## Instructions to follow
List the lines of this listing that hold the word "group".

## Recorded data
==> config.mk <==
export PLATFORM = sky130hd
export DESIGN_NAME = mem_copy_engine
export DESIGN_NICKNAME = d
export VERILOG_FILES = /design/src/rtl/mem_copy_engine.sv
export SDC_FILE = /design/constraint.sdc
export NUM_CORES = 1
export LEC_CHECK = 0
export ABC_AREA = 0
export BUFFER_PORTS_ARGS = -buffer_cell sky130_fd_sc_hd__buf_4
export CAP_MARGIN = 25
export CORE_ASPECT_RATIO = 2
export CORE_MARGIN = 5
export CORE_UTILIZATION = 24
export CTS_CLUSTER_SIZE = 16
export DETAILED_ROUTE_END_ITERATION = 16
export GPL_TIMING_DRIVEN = 0
export RECOVER_POWER = 25
export SETUP_SLACK_MARGIN = 0.3
export SLEW_MARGIN = 20
export SYNTH_ARGS = -nofsm -noshare
export SYNTH_HDL_FRONTEND = slang
export SYNTH_SLANG_ARGS = --single-unit
==> constraint.sdc <==
create_clock -name clock -period 4.07 [get_ports clock]
set_clock_uncertainty 0.05 [all_clocks]
set_input_delay 0.407 -clock clock [delete_from_list [all_inputs] [get_ports clock]]
set_output_delay 0.407 -clock clock [all_outputs]
set_load 0.05 [all_outputs]
==> src/rtl/mem_copy_engine.sv <==
// Word-by-word memory copy engine: reads a source word, writes it to the destination,
// and repeats until length words are moved, then pulses done.
module mem_copy_engine #(
   parameter int AW     = 16,
   parameter int DW     = 16,
   parameter int RD_LAT = 1
) (
   input  logic          clock,
   input  logic          reset_n,
   input  logic          start,
   input  logic          abort,
   input  logic [AW-1:0] src_addr,
   input  logic [AW-1:0] dst_addr,
   input  logic [15:0]   length,
   output logic          busy,
   output logic          done,
   output logic [15:0]   words_copied,
   output logic          MemRead,
   output logic          MemWrite,
   output logic [AW-1:0] address,
   output logic [DW-1:0] data_to_write,
   input  logic [DW-1:0] readed_data
);

   typedef enum logic [1:0] {IDLE, READ, WRITE, DONE} state_t;

   localparam logic [2:0] LAT_LAST = 3'(RD_LAT - 1);

   state_t        state;
   logic [AW-1:0] src_q;
   logic [AW-1:0] dst_q;
   logic [15:0]   len_q;
   logic [15:0]   index_q;
   logic [15:0]   index_next;
   logic [DW-1:0] buffer_q;
   logic [2:0]    lat_cnt;

   assign index_next    = index_q + 16'd1;
   assign busy          = (state != IDLE);
   assign data_to_write = (state == WRITE) ? buffer_q : '0;

   // Control outputs are registered: each transition loads the values the next state drives.
   always_ff @(posedge clock or negedge reset_n) begin
      if (!reset_n) begin
         state        <= IDLE;
         src_q        <= '0;
         dst_q        <= '0;
         len_q        <= '0;
         index_q      <= '0;
         buffer_q     <= '0;
         lat_cnt      <= '0;
         words_copied <= '0;
         done         <= 1'b0;
         MemRead      <= 1'b0;
         MemWrite     <= 1'b0;
         address      <= '0;
      end else begin
         done <= 1'b0;
         case (state)
            IDLE: begin
               if (start) begin
                  src_q        <= src_addr;
                  dst_q        <= dst_addr;
                  len_q        <= length;
                  index_q      <= '0;
                  words_copied <= '0;
                  lat_cnt      <= '0;
                  if (length == 16'd0) begin
                     state <= DONE;
                     done  <= 1'b1;
                  end else begin
                     state   <= READ;
                     MemRead <= 1'b1;
                     address <= src_addr;
                  end
               end
            end
            READ: begin
               if (abort) begin
                  state   <= IDLE;
                  MemRead <= 1'b0;
                  address <= '0;
               end else if (lat_cnt == LAT_LAST) begin
                  buffer_q <= readed_data;
                  lat_cnt  <= '0;
                  state    <= WRITE;
                  MemRead  <= 1'b0;
                  MemWrite <= 1'b1;
                  address  <= dst_q + AW'(index_q);
               end else begin
                  lat_cnt <= lat_cnt + 3'd1;
               end
            end
            WRITE: begin
               MemWrite <= 1'b0;
               if (abort) begin
                  state   <= IDLE;
                  address <= '0;
               end else begin
                  index_q      <= index_next;
                  words_copied <= words_copied + 16'd1;
                  if (index_next == len_q) begin
                     state   <= DONE;
                     done    <= 1'b1;
                     address <= '0;
                  end else begin
                     state   <= READ;
                     MemRead <= 1'b1;
                     address <= src_q + AW'(index_next);
                  end
               end
            end
            DONE: begin
               state <= IDLE;
            end
            default: begin
               state <= IDLE;
            end
         endcase
      end
   end

endmodule

==> metrics, run 1 <==
peak supply drop=344.3 uV; Die Wd=135.4 um; core region area=0.03131 sq mm; asr flop ratio synth=1.000; Max-Cap Viols=1; vias per cell=between 4 and 5; pin count of the biggest net entering global routing=78; Clock Latency Late Sink=420 ps; Worst-path clk slew=50 ps; CTS buffer count=17; critical path type=reg -> reg; Yosys reg bits=120; num ports=120; CTS HTree Levels=4; post-synthesis sequential area ratio=0.3975; Final GP Congestion=0.9046; vias in the first global route=6559; DIE HEIGHT=260.9 um; final hold violation count=0; share of cells above drive strength 1=0.2623; Avg Synthesized Cell Area=approximately 9.9 sq um; most frequent cells in the layout=dfrtp_1 (119), buf_4 (118), mux2_2 (64); Total GRT Usage=0.1253; Post-Syn Area=0.007553 sq mm; total power=6.989 mW; run status=finished with violations; CP arrival=3900 ps; Starting Density=0.2412; largest family of logic cells by synthesized area=compound AO/OA/AOI/OAI gates; Routed Antenna Nets=0; Port Buf Inserts=119; violated checks=capacitance limit, slew limit; number of synthesized flops with an enable pin=0; Post-Synth Adder-Cell Area=0.07653; PwrDens=slightly above 700 mW/mm^2; Pins Over Slew Limit=44; initial drt markers=545; nature of the critical path startpoint=register; Final setup violation count=0; Post-Syn Instances=763; Yosys top cell area share=0.3975; most common flop cell mapped by yosys=dfrtp_1; Detail Placement HPWL=17.00 mm; worst-path fanout max=8; Nets=1016; RSZ-0062 raised after global routing=true; drt wl/cell=roughly 17 um; CTS tree=yes; post-synthesis mux area share=0.09806; DR vias=between 6000 and 7000; slew margin rel.=-0.6481; commonest non-fill, non-tap cell in the layout=dfrtp_1; CTS root buf=clkbuf_16; first drt pass iteration count=5; DRT Wirelength=22.09 mm; syn nets=876; initial antenna violation count=0; max frequency=~270 MHz; Die ar.=0.03534 sq mm; min-delay worst type=in -> reg; area delta synth->final=28.72%; YS warnings=0; post-synthesis compound-gate area fraction=0.1728; synth unique cells=65; Tmin final=3664 ps; Post-Synth Simple-Gate Area=0.1531; DRC=0; Worst EP required=4310 ps; Synth area leaders=dfrtp_1 (40%), mux2_2 (9.5%), ha_1 (7.1%); crit path from=index_q[1]$_DFFE_PN0P_; setup ws final=406.3 ps; hold_ws=between 150 and 200 ps; CTS max path bufs=2; Post-Synth XOR/XNOR Area=0.07206; Place WS=-150.0 ps; first-pass GRT wire length=35.11 mm; Worst Hold Launch=readed_data[1]; Storage cell area=0.003004 sq mm; Num Clock Sinks=120; Crit. End Element=register; Setup Fix Bufs, Post-CTS=0; grt total ovfl=0; final worst-path cycle share=0.9002; ANT cells=0; Multi-input gate area=0.004379 sq mm; Pleak=approximately 4.3 nW; cell taking the most area after synthesis=dfrtp_1; FILL cells=3303; row cnt=92; Least-Margin Pin Slew=2472 ps; R2R Path Start=index_q[1]$_DFFE_PN0P_
-- registers in the layout, summed over array words and instances, names as in the netlist --
register and cells:
lat_cnt 3, src_q 16, MemWrite 1, address 16
MemRead 1, state 2, len_q 16, words_copied 16
done 1, dst_q 16, buffer_q 16, index_q 16
-- worst paths after layout --
kind / endpoint / slack, ps / cells past startpoint
setup / recovery: address[11]$_DFFE_PN0P_ / 410 / 13
hold / removal: buffer_q[1]$_DFFE_PN0P_ / 160 / 2
setup reg to reg: address[11]$_DFFE_PN0P_ / 410 / 13
hold reg to reg: address[4]$_DFFE_PN0P_ / 440 / 2
max in group asynchronous: dst_q[11]$_DFFE_PN0P_ / 1310 / 2
min in group asynchronous: address[3]$_DFFE_PN0P_ / 1240 / 2
-- cells by family after synthesis --
logic type               count (synthesis)
AO/OA/AOI/OAI                          197
XOR/XNOR                                59
adder cells (fa/ha/maj)                 45
buffers and inverters                   56
flip-flops                             120
multiplexers                            66
AND/OR/NAND/NOR                        220
-- per-stage QoR --
| stage | utilization | cell area [sq um] | TNS (ps) | std cells |
|---|---|---|---|---|
| finish | 0.3105 | 9723 | 0 | 1338 |
| global route | 0.3105 | 9723 | 0 | 1338 |
| CTS | 0.3094 | 9688 | 0 | 1338 |
| detailed placement | 0.2878 | 9012 | -268.3 | 1306 |
| global placement | 0.2867 | 8976 | -373.9 | 1305 |
| floorplan | - | 7553 | 0 | 763 |
-- per-layer routing --
layer  vias up  share of wire  track usage
li1       3077              -            -
met4         0          0.018      0.03419
met1      3074           0.43       0.1605
met2       251           0.47       0.2008
met5         -              0            0
met3        35          0.086      0.04263
-- power breakdown --
part | total [mW] | leakage [nW] | internal, mW | switching, mW
Clock | 1.70 | 0.320 | 1.15 | 0.547
Combinational | 3.30 | 2.53 | 1.32 | 1.99
Sequential | 1.99 | 1.50 | 1.65 | 0.343
Total | 6.99 | 4.34 | 4.11 | 2.88
-- cell type report --
class / count / share of cell area
clock buffers: 24 / 0.05057
plain buffers: 34 / 0.01493
well taps: 423 / 0.05443
clock inverters: 7 / 0.01686
flip-flops and latches: 120 / 0.3090
multi-input cells: 587 / 0.4504
repair buffers: 121 / 0.09535
inverters: 22 / 0.008493
-- synth_stat cells, types with 5 or more instances --
| cell type | number |
|---|---|
| dfrtp_1 | 120 |
| mux2_2 | 64 |
| o21ai_0 | 53 |
| nor2_1 | 52 |
| ha_1 | 43 |
| nand2_1 | 42 |
| a21oi_1 | 35 |
| xnor2_1 | 35 |
| inv_1 | 22 |
| xor2_1 | 22 |
| clkbuf_1 | 20 |
| nor3_1 | 20 |
| and2_1 | 19 |
| nand3_1 | 17 |
| a21o_1 | 16 |
| o31ai_1 | 12 |
| a211oi_1 | 10 |
| nand4_1 | 10 |
| and3_1 | 9 |
| a31oi_1 | 8 |
| nor2b_1 | 8 |
| nor4_1 | 8 |
| or3_1 | 8 |
| buf_2 | 7 |
| o21ai_1 | 7 |
| buf_1 | 6 |
| nand2b_1 | 6 |
| o21a_1 | 6 |
| a22o_1 | 5 |
| or2_2 | 5 |
-- worst max-delay path, stage by stage (launching register included) --
cell and delay, ps:
dfrtp_2 480, ha_4 220, nand4_1 220, or2_2 340
clkbuf_1 190, xnor2_1 180, ha_1 380, a21o_1 210
a221oi_1 290, o21ai_1 200, a21oi_1 220, xnor2_1 90
a221oi_1 340, nor3_1 110
-- timing repair --
action,CTS,global route
hold buffers,1,0
pin swaps,0,1
resized for setup,5,8
setup endpoints to repair,14,14
hold endpoints to repair,43,0
(Power assumes the default switching activity.)
==> run 2, diff against run 1 <==
Clock period 4.07 ns to 3.8 ns, I/O delays scaled along.
==> metrics, run 2 (same netlist as run 1, synthesis figures left out) <==
run status=finished with violations; violated checks=capacitance limit, slew limit; slowest CP cell=dfrtp_1; setup TNS=0 ps; FF-to-FF setup slack=440 ps; RSZ-0062 raised after global routing=true; Die ar.=0.03534 sq mm; Pins Over Slew Limit=51; vias in the first global route=6796; PwrDens=752.7 mW/mm^2; drt wl/cell=16.90 um; nature of the critical path startpoint=register; final std cells w/o fill=around 1300; Starting Density=0.2412; share of cells above drive strength 1=0.2990; Clock Latency Late Sink=between 400 and 500 ps; Num Clock Sinks=120; Worst-path clk slew=60 ps; Max-Cap Viols=1; slew margin rel.=-0.6376; CTS root buf=clkbuf_16; DR vias=6589; critical path type=reg -> reg; commonest non-fill, non-tap cell in the layout=buf_4; initial antenna violation count=0; initial drt markers=446; Tmin final=3363 ps; num ports=120; CTS max path bufs=2; Detail Placement HPWL=17.29 mm; Nets=1024; CTS tree=yes; Final GP Congestion=0.8873; Inst Count DP=1306; final worst-path cycle share=0.8850; pin count of the biggest net entering global routing=71; worst-path fanout max=7; DIE HEIGHT=260.9 um; CTS HTree Levels=4; max frequency=297.4 MHz; post-route cell area=0.009897 sq mm; Final setup violation count=0; max incr delay on CP=340 ps; crit-path leading delay family=simple AND/OR/NAND/NOR gates; row cnt=92; Worst EP required=4080 ps; first-pass GRT wire length=35.75 mm; Least-Margin Pin Slew=2456 ps; CP Cell Sequence=clkbuf_1 > nand4_1 > nor3_4 > xor2_2 > ha_1 > nand2_1 > nand2b_1 > a21o_1 > a221o_1 > a31oi_1 > xnor2_1 > nand2_1 > a31oi_1; min-delay worst type=in -> reg; most frequent cells in the layout=buf_4 (128), dfrtp_1 (119), mux2_2 (64); CTS buffer count=17; grt total ovfl=0; Die Wd=135.4 um; DRT Wirelength=22.75 mm; vias per cell=a little under 5; CP arrival=between 3000 and 4000 ps; Routed Antenna Nets=0; Total GRT Usage=0.1275; Port Buf Inserts=119; ANT cells=0; area delta synth->final=31.03%; Placed Area=0.009014 sq mm; Pleak=4.428 nW; core region area=0.03131 sq mm; Crit. End Element=register; Buffers & Inverters on Critical Path=1; first drt pass iteration count=8; peak supply drop=about 350 uV; final hold violation count=0; DRC=0
run 2: cell count changes in the layout (fill, tap and decap cells not counted), moves of 3 or more:
cell / previous run / this run
buf_4: 118 / 128
clkbuf_2: 1 / 6
clkbuf_1: 23 / 15
a221oi_2: 1 / 4
clkbuf_8: 4 / 1
a221oi_1: 4 / 1
clkinvlp_4: 0 / 4
run 2: path summary, 6_finish.rpt:
kind	cells past startpoint	end	start
worst min-delay path	2	buffer_q[15]$_DFFE_PN0P_	readed_data[15]
worst max-delay path	13	address[15]$_DFFE_PN0P_	index_q[10]$_DFFE_PN0P_
max in group asynchronous	2	dst_q[12]$_DFFE_PN0P_	reset_n
min in group asynchronous	2	address[3]$_DFFE_PN0P_	reset_n
worst min register to register	2	address[4]$_DFFE_PN0P_	address[4]$_DFFE_PN0P_
worst max register to register	13	address[15]$_DFFE_PN0P_	index_q[10]$_DFFE_PN0P_
run 2: worst register-to-register path: stages (launching register included):
cell	delay [ps]
dfrtp_1	340
clkbuf_1	300
nand4_1	330
nor3_4	310
xor2_2	280
ha_1	330
nand2_1	110
nand2b_1	150
a21o_1	210
a221o_1	340
a31oi_1	190
xnor2_1	140
nand2_1	70
a31oi_1	130
run 2: metrics by stage:
stage | hold slack (ps) | power, mW | setup WS [ps] | utilization
finish | 136.0 | 7.450 | 437.1 | 0.3161
global route | 128.0 | 7.900 | 210.8 | 0.3161
CTS | 124.4 | 7.368 | 271.5 | 0.3100
detailed placement | 307.0 | 5.644 | -324.6 | 0.2879
global placement | 420.1 | 5.536 | -321.1 | 0.2867
floorplan | 34.41 | 4.550 | 371.7 | -
run 2: layout make-up:
class / count / area, sq um
fill: 3303 / 21410
multi-input combinational: 587 / 4536
sequential: 120 / 3004
timing repair buffer: 129 / 993.5
tap: 423 / 529.3
clock buffer: 19 / 442.9
buffer: 34 / 156.4
clock inverter: 12 / 152.6
inverter: 22 / 82.58
run 2: report_power, final:
part           total, mW  internal [mW]  switching [mW]
sequential          2.13           1.77           0.367
combinational       3.67           1.47            2.20
clock               1.64           1.04           0.602
run 2: routing by layer:
| layer | track usage | vias up | routed length, um |
|---|---|---|---|
| li1 | - | 3099 | - |
| met1 | 0.1576 | 3196 | 9677 |
| met2 | 0.2068 | 256 | 10610 |
| met3 | 0.04051 | 38 | 1795 |
| met4 | 0.04737 | 0 | 668 |
| met5 | 0 | - | 0 |
run 2: timing repair:
action / in CTS / in global routing
buffers inserted: 3 / 5
endpoints found under the setup margin: 17 / 16
cloned: 0 / 0
pin swaps: 1 / 6
hold buffers: 1 / 0
endpoints found under the hold margin: 50 / 0
resized for setup: 15 / 37
==> run 3, diff against run 2 <==
Settings changed: CELL_PAD_IN_SITES_DETAIL_PLACEMENT set to 1, CELL_PAD_IN_SITES_GLOBAL_PLACEMENT set to 2, PLACE_DENSITY_LB_ADDON set to 0.1.
==> metrics, run 3 (same netlist as run 1, synthesis figures left out) <==
Die ar.=0.03534 sq mm; DRC=0; most frequent cells in the layout=buf_4 (135), dfrtp_1 (117), mux2_2 (64); Place WS=-544.8 ps; PwrDens=769.4 mW/mm^2; peak supply drop=333.3 uV; setup TNS=0 ps; Final GP Congestion=0.7858; Least-Margin Pin Slew=2269 ps; CTS root buf=clkbuf_16; slew margin rel.=-0.5127; CTS buffer count=17; Port Buf Inserts=119; Clock Latency Late Sink=440 ps; max frequency=between 200 and 300 MHz; grt total ovfl=0; core region area=0.03131 sq mm; FILL cells=3600; Die Wd=135.4 um; first-pass GRT wire length=about 42 mm; run status=finished with violations; setup ws final=459.0 ps; CTS HTree Levels=4; first drt pass iteration count=6; Total GRT Usage=0.1586; final hold violation count=0; Max-Cap Viols=1; Tmin final=3341 ps; min-delay worst type=in -> reg; slowest CP cell=a2111oi_4; worst-path fanout max=9; final worst-path cycle share=0.8792; ANT cells=0; Crit. End Element=register; share of cells above drive strength 1=0.3140; area delta synth->final=33.08%; drt wl/cell=20.33 um; commonest non-fill, non-tap cell in the layout=buf_4; critical path type=reg -> reg; violated checks=capacitance limit, slew limit; nature of the critical path startpoint=register; Nets=~1000; Detail Placement HPWL=between 20 and 25 mm; row cnt=92; Pleak=4.523 nW; vias in the first global route=6965; CP Cell Sequence=buf_2 > nand3_4 > nor2_2 > xnor2_2 > ha_1 > o21a_2 > a2111oi_4 > nor3_2 > o31a_1 > or3_1 > nand3_1 > a31oi_1; CTS max path bufs=2; CP arrival=3600 ps; initial drt markers=205; Final setup violation count=0; RSZ-0062 raised after global routing=true; Buffers & Inverters on Critical Path=1; crit-path leading delay family=compound AO/OA/AOI/OAI gates; vias per cell=4.718; Starting Density=0.2412; max incr delay on CP=450 ps; num ports=120; Pins Over Slew Limit=38; initial antenna violation count=0; pin count of the biggest net entering global routing=84; DR vias=between 6000 and 7000; DRT Wirelength=27.51 mm; Worst EP required=about 4100 ps; DIE HEIGHT=260.9 um; CTS tree=yes; Num Clock Sinks=120; Worst-path clk slew=70 ps; Routed Antenna Nets=0
run 3: changes by cell type in the layout (fill, tap and decap cells not counted), sizes merged:
cell | previous run | this run
clkinv | 5 | 4
bufinv | 3 | 4
clkdlybuf4s25 | 1 | 0
clkinvlp | 4 | 3
buf | 141 | 150
run 3: repair_timing:
item	CTS	global route
resized for setup	39	26
setup endpoints to repair	17	14
endpoints found under the hold margin	37	0
hold buffers	1	0
setup buffers	8	5
pin swaps	4	8
run 3: final cells by class:
| type | instances | area, sq um | area share |
|---|---|---|---|
| Clock inverter | 11 | 170.2 | 0.01693 |
| Sequential cell | 120 | 3007 | 0.2991 |
| Clock buffer | 21 | 470.5 | 0.04680 |
| Buffer | 34 | 165.2 | 0.01643 |
| Timing Repair Buffer | 135 | 1042 | 0.1037 |
| Multi-Input combinational cell | 587 | 4586 | 0.4562 |
| Tap cell | 423 | 529.3 | 0.05265 |
| Inverter | 22 | 82.58 | 0.008215 |
run 3: metal layers:
| layer | track usage | up-vias | part of all wire |
|---|---|---|---|
| li1 | - | 3106 | - |
| met1 | 0.1905 | 3191 | 0.43 |
| met2 | 0.2882 | 69 | 0.54 |
| met3 | 0.02701 | 18 | 0.020 |
| met4 | 0.04316 | 0 | 0.014 |
| met5 | 0 | - | 0 |
run 3: path summary, 6_finish.rpt:
kind,start,end,slack [ps],cells after the start
max,index_q[4]$_DFFE_PN0P_,address[14]$_DFFE_PN0P_,460,12
min,readed_data[6],buffer_q[6]$_DFFE_PN0P_,120,2
max reg2reg,index_q[4]$_DFFE_PN0P_,address[14]$_DFFE_PN0P_,460,12
min reg2reg,buffer_q[10]$_DFFE_PN0P_,buffer_q[10]$_DFFE_PN0P_,450,1
max in group asynchronous,reset_n,buffer_q[12]$_DFFE_PN0P_,1240,3
min in group asynchronous,reset_n,address[11]$_DFFE_PN0P_,1120,2
run 3: power breakdown:
| group | internal, mW | switching, mW |
|---|---|---|
| registers | 1.77 | 0.380 |
| clock network | 1.15 | 0.647 |
| logic | 1.49 | 2.30 |
run 3: stage by stage:
step | utilization | cells | hold slack, ps | cell area, sq um | total power, mW
floorplan | - | 763 | 34.41 | 7555 | 4.550
global placement | 0.2867 | 1305 | 432.3 | 8977 | 5.824
detailed placement | 0.2882 | 1307 | 237.0 | 9022 | 5.876
CTS | 0.3165 | 1348 | 89.39 | 9908 | 7.822
global route | 0.3211 | 1353 | 92.90 | 10050 | 8.260
finish | 0.3211 | 1353 | 115.8 | 10050 | 7.734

## Finished task
max in group asynchronous: dst_q[11]$_DFFE_PN0P_ / 1310 / 2
min in group asynchronous: address[3]$_DFFE_PN0P_ / 1240 / 2
max in group asynchronous	2	dst_q[12]$_DFFE_PN0P_	reset_n
min in group asynchronous	2	address[3]$_DFFE_PN0P_	reset_n
max in group asynchronous,reset_n,buffer_q[12]$_DFFE_PN0P_,1240,3
min in group asynchronous,reset_n,address[11]$_DFFE_PN0P_,1120,2
| group | internal, mW | switching, mW |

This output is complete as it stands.